__REQUIRED WORK__:
Work out how many lines of the listing below mention the word "comes", and give only that figure.
━━━━━━━━━━━━━━━━━━━━
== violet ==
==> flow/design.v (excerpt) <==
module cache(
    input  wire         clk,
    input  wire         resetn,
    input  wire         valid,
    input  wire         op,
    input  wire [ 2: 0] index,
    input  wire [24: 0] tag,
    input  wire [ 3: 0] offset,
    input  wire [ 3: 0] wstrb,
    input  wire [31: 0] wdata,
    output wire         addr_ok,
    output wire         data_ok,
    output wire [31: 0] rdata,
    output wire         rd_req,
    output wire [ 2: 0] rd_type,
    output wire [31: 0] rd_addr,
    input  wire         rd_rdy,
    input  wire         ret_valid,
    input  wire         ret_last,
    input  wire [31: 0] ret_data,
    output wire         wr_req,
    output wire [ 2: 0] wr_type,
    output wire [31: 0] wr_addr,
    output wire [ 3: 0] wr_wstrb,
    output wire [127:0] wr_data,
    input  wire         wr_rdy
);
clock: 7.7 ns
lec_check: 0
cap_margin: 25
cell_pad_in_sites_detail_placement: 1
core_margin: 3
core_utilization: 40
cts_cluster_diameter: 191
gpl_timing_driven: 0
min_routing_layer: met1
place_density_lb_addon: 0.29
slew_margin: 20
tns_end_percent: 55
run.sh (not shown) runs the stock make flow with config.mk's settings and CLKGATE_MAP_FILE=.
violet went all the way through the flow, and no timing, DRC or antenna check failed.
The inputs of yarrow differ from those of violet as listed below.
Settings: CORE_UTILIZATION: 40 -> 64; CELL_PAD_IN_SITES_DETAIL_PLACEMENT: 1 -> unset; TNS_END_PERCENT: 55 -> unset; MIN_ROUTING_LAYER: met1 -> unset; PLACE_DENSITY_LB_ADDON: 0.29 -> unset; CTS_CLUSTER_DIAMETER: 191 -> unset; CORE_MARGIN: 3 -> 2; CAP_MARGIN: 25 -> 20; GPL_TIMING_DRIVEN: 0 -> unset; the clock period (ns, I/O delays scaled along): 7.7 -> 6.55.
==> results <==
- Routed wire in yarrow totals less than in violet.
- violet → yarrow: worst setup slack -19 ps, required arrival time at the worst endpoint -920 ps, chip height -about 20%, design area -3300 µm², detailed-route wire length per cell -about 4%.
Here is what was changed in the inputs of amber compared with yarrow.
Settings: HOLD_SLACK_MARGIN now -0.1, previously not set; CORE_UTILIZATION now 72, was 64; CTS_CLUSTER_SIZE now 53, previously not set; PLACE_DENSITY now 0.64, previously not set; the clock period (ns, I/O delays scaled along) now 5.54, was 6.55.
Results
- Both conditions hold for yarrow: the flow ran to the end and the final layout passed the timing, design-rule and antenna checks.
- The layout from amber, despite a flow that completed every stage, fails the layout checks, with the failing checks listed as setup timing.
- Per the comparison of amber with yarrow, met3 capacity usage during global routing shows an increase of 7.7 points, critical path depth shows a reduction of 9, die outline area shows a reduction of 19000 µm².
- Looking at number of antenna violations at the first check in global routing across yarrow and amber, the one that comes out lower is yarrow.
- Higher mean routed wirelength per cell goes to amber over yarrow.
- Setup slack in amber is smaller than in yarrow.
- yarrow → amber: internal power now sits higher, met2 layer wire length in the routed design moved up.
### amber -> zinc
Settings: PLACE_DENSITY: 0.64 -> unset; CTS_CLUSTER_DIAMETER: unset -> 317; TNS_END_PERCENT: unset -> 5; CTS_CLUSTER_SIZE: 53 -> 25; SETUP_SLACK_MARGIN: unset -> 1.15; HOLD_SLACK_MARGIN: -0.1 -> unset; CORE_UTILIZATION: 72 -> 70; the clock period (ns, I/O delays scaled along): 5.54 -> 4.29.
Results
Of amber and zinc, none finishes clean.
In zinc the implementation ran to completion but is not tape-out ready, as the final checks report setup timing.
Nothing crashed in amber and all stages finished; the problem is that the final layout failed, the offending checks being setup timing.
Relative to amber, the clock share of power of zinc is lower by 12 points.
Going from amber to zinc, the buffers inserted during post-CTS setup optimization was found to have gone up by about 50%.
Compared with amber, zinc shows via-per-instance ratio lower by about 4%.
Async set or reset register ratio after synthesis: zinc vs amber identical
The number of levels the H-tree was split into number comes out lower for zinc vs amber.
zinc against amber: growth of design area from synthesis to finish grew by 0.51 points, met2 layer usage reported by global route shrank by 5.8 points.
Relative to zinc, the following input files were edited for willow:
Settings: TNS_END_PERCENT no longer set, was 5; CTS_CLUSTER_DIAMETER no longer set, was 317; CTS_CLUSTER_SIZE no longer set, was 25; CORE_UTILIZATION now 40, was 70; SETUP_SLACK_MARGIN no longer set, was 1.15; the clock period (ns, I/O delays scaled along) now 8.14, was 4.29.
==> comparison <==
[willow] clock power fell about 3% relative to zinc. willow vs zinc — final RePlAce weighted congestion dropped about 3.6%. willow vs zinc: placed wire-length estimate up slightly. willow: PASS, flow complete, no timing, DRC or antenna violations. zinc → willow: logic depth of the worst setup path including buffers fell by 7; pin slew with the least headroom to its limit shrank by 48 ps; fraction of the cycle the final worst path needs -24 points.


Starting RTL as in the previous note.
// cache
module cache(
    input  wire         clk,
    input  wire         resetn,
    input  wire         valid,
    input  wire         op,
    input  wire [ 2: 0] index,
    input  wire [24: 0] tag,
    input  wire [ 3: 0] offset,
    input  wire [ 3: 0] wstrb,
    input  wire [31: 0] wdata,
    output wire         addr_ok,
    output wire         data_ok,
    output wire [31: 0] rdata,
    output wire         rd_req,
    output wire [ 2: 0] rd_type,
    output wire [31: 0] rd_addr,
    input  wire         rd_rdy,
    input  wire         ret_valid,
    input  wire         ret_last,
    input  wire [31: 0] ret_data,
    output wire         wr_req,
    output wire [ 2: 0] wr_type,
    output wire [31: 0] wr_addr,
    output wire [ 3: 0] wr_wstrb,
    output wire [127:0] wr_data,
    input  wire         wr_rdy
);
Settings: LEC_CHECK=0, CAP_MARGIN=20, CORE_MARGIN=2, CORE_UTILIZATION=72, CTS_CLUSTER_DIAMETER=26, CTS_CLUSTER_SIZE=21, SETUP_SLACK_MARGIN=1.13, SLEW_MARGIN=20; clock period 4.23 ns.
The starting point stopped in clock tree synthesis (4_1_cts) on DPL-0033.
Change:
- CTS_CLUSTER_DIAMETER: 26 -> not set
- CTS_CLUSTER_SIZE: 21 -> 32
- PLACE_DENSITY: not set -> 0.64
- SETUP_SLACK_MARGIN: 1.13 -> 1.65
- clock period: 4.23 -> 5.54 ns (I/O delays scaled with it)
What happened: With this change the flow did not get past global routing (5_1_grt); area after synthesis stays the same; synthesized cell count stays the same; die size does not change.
━━━━━━━━━━━━━━━━━━━━
__WRITTEN RESPONSE__:
2